**WHAT THIS TASK INVOLVES:**
From the entries below, gather every line containing the string "global".

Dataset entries
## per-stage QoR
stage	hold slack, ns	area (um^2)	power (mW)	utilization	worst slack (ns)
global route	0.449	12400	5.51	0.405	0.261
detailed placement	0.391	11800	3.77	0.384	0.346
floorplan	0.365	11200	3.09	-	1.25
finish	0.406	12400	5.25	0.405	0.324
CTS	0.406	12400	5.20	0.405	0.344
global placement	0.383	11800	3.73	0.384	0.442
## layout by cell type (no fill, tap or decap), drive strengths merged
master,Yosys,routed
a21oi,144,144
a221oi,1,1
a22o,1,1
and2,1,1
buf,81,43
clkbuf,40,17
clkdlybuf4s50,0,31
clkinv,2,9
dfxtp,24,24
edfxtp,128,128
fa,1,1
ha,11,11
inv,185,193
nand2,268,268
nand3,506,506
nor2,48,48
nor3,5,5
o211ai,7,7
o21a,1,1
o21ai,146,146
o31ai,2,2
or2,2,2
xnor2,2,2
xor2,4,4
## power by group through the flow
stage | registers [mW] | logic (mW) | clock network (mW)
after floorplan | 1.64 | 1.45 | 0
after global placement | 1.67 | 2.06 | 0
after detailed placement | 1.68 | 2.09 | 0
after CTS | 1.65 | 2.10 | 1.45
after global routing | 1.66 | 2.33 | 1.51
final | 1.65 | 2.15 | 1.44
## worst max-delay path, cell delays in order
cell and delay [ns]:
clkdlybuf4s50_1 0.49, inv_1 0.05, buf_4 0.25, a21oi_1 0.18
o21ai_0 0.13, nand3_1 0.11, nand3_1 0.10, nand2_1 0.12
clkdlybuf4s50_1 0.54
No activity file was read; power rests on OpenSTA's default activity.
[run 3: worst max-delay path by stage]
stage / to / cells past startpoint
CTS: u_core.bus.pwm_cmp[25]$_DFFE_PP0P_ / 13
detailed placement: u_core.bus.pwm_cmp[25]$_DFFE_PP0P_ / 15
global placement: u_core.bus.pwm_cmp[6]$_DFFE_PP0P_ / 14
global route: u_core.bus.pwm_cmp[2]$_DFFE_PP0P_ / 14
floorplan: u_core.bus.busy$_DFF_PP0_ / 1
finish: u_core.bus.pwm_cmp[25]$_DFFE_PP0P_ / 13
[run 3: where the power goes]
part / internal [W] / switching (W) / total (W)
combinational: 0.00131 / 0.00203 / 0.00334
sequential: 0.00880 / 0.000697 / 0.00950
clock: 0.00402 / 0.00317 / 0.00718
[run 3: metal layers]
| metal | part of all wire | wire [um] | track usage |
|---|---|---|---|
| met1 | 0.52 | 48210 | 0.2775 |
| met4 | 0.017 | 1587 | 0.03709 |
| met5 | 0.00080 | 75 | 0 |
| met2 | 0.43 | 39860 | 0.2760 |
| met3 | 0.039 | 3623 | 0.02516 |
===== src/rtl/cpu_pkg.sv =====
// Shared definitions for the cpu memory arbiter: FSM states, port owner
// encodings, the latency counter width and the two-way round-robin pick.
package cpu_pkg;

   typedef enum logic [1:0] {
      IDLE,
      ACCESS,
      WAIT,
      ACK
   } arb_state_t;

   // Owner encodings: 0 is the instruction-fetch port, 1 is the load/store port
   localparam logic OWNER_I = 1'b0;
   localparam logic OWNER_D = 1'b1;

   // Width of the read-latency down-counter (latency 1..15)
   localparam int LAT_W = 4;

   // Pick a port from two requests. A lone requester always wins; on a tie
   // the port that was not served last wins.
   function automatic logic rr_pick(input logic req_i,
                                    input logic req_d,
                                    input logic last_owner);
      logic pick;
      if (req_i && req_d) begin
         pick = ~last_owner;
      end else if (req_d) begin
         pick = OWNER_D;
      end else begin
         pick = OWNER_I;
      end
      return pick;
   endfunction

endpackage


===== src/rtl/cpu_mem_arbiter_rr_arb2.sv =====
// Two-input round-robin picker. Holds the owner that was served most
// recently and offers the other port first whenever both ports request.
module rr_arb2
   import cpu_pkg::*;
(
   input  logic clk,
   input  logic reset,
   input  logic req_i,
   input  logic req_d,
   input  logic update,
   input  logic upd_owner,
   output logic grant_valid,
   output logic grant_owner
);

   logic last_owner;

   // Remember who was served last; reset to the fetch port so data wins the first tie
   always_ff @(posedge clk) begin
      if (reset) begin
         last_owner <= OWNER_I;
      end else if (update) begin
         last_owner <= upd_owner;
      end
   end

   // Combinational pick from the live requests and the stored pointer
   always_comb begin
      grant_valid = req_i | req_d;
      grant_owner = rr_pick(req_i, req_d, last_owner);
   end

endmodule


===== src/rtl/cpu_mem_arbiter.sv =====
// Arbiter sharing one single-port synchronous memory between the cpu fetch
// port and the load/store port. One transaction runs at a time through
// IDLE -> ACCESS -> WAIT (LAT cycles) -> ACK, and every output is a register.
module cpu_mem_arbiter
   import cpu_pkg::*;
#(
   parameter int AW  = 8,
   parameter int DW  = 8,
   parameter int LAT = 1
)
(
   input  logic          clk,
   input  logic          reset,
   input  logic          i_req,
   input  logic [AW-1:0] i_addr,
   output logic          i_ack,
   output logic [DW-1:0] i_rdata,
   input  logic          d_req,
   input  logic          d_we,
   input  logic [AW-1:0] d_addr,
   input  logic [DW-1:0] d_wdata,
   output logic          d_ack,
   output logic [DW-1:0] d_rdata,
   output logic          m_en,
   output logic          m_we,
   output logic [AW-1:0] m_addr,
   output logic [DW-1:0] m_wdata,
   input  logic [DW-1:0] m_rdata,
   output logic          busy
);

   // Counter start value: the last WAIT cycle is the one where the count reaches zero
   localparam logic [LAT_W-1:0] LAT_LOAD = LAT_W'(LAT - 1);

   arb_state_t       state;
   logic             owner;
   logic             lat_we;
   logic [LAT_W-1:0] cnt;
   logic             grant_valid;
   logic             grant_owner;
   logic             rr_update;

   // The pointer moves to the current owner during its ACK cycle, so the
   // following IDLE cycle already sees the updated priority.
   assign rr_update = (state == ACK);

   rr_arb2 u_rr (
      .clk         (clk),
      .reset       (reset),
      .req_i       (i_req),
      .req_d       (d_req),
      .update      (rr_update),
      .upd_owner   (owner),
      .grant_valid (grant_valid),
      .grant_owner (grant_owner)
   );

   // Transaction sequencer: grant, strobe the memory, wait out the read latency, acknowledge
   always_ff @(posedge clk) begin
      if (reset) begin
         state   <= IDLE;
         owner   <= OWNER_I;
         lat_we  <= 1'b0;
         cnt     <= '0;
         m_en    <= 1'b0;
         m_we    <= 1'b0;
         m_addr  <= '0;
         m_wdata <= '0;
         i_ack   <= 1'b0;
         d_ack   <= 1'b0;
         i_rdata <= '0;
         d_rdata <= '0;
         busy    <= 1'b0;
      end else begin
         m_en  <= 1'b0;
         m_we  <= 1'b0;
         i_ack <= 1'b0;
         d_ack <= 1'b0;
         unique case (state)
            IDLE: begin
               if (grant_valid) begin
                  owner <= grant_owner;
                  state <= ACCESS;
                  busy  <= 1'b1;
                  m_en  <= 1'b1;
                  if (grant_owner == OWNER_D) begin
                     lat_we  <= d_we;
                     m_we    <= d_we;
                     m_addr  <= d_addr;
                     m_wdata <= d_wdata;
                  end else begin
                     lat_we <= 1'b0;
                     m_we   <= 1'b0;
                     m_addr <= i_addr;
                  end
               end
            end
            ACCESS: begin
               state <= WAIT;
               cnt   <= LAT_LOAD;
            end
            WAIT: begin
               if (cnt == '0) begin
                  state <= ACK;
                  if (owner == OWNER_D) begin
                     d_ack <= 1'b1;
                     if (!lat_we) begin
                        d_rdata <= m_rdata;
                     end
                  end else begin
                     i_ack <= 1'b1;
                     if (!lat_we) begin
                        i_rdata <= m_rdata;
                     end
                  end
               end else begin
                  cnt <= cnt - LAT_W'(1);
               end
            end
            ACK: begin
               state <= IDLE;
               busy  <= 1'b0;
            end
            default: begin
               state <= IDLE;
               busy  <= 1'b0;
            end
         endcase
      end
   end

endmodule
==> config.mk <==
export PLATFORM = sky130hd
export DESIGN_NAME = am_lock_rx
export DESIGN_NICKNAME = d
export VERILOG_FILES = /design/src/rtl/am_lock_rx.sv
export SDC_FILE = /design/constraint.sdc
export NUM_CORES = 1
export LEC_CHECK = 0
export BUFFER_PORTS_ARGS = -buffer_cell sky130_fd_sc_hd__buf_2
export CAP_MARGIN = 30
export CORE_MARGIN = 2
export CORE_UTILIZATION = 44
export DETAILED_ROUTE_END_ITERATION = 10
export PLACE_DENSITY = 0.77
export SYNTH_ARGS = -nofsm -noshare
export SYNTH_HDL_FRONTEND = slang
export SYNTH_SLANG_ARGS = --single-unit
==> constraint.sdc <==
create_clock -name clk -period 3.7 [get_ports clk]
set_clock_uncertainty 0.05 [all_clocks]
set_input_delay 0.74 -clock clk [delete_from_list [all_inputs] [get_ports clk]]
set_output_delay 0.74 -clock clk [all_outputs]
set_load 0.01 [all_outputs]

* * *

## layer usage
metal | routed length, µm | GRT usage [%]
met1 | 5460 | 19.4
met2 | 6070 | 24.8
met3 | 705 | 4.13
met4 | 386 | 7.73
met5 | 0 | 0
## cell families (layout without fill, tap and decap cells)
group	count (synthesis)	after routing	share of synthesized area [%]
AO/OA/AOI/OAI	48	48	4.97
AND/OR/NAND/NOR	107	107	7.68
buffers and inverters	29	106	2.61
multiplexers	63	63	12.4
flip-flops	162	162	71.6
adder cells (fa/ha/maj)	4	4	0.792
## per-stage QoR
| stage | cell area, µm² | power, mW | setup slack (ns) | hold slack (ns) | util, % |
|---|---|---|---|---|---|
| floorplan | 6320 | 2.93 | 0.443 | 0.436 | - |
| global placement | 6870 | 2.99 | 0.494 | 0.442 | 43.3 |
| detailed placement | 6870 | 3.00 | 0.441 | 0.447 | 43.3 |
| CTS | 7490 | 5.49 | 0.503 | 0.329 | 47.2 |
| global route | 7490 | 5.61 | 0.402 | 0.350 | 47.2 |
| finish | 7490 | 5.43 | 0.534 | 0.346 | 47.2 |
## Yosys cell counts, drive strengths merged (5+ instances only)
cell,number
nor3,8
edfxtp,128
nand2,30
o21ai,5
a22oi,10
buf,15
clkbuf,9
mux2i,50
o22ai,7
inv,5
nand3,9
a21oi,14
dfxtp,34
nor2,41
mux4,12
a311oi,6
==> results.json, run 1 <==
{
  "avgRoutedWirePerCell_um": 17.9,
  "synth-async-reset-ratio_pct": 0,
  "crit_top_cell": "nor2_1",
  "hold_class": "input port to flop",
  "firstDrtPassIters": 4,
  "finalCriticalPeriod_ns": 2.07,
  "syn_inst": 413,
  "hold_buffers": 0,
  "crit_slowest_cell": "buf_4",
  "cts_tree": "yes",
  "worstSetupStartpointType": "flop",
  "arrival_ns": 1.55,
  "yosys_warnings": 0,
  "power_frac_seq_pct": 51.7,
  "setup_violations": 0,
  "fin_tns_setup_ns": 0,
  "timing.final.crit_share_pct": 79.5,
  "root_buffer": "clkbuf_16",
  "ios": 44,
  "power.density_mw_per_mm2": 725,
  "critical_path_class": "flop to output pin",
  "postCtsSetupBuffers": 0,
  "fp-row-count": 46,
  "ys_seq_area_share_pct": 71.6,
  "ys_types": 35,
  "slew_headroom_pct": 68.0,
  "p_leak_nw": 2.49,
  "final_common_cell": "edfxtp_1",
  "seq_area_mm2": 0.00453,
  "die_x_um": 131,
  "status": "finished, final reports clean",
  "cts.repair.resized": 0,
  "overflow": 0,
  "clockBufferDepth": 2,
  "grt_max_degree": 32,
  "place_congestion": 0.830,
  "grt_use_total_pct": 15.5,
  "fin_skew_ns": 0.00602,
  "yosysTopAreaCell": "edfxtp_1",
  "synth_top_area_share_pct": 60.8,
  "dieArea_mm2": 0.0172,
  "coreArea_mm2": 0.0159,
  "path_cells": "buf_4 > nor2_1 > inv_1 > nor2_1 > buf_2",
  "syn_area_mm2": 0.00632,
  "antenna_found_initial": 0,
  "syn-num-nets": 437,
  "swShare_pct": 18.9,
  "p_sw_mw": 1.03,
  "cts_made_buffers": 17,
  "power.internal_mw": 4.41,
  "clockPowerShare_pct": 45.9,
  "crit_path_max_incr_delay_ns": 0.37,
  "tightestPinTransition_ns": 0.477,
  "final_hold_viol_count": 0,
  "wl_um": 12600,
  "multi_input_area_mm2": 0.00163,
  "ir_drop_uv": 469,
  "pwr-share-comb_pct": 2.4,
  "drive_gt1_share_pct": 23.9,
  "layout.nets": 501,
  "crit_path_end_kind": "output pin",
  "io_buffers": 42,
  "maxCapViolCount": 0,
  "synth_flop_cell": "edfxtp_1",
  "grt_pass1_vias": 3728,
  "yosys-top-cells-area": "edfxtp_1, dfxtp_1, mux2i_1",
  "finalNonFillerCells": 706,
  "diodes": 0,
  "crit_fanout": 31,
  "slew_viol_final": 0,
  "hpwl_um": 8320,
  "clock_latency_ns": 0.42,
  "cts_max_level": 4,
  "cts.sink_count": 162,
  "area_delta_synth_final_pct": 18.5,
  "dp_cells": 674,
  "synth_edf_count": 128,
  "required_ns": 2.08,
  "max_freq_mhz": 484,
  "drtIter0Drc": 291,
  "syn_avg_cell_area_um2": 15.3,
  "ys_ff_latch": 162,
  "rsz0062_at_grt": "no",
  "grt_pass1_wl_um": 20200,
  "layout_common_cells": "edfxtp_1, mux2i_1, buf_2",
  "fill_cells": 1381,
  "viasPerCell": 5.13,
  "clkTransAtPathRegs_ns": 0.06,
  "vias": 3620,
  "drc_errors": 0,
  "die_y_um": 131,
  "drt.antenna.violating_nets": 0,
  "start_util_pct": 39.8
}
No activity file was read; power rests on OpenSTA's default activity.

**WRITTEN ANSWER:**
global route	0.449	12400	5.51	0.405	0.261
global placement	0.383	11800	3.73	0.384	0.442
after global placement | 1.67 | 2.06 | 0
after global routing | 1.66 | 2.33 | 1.51
global placement: u_core.bus.pwm_cmp[6]$_DFFE_PP0P_ / 14
global route: u_core.bus.pwm_cmp[2]$_DFFE_PP0P_ / 14
| global placement | 6870 | 2.99 | 0.494 | 0.442 | 43.3 |
| global route | 7490 | 5.61 | 0.402 | 0.350 | 47.2 |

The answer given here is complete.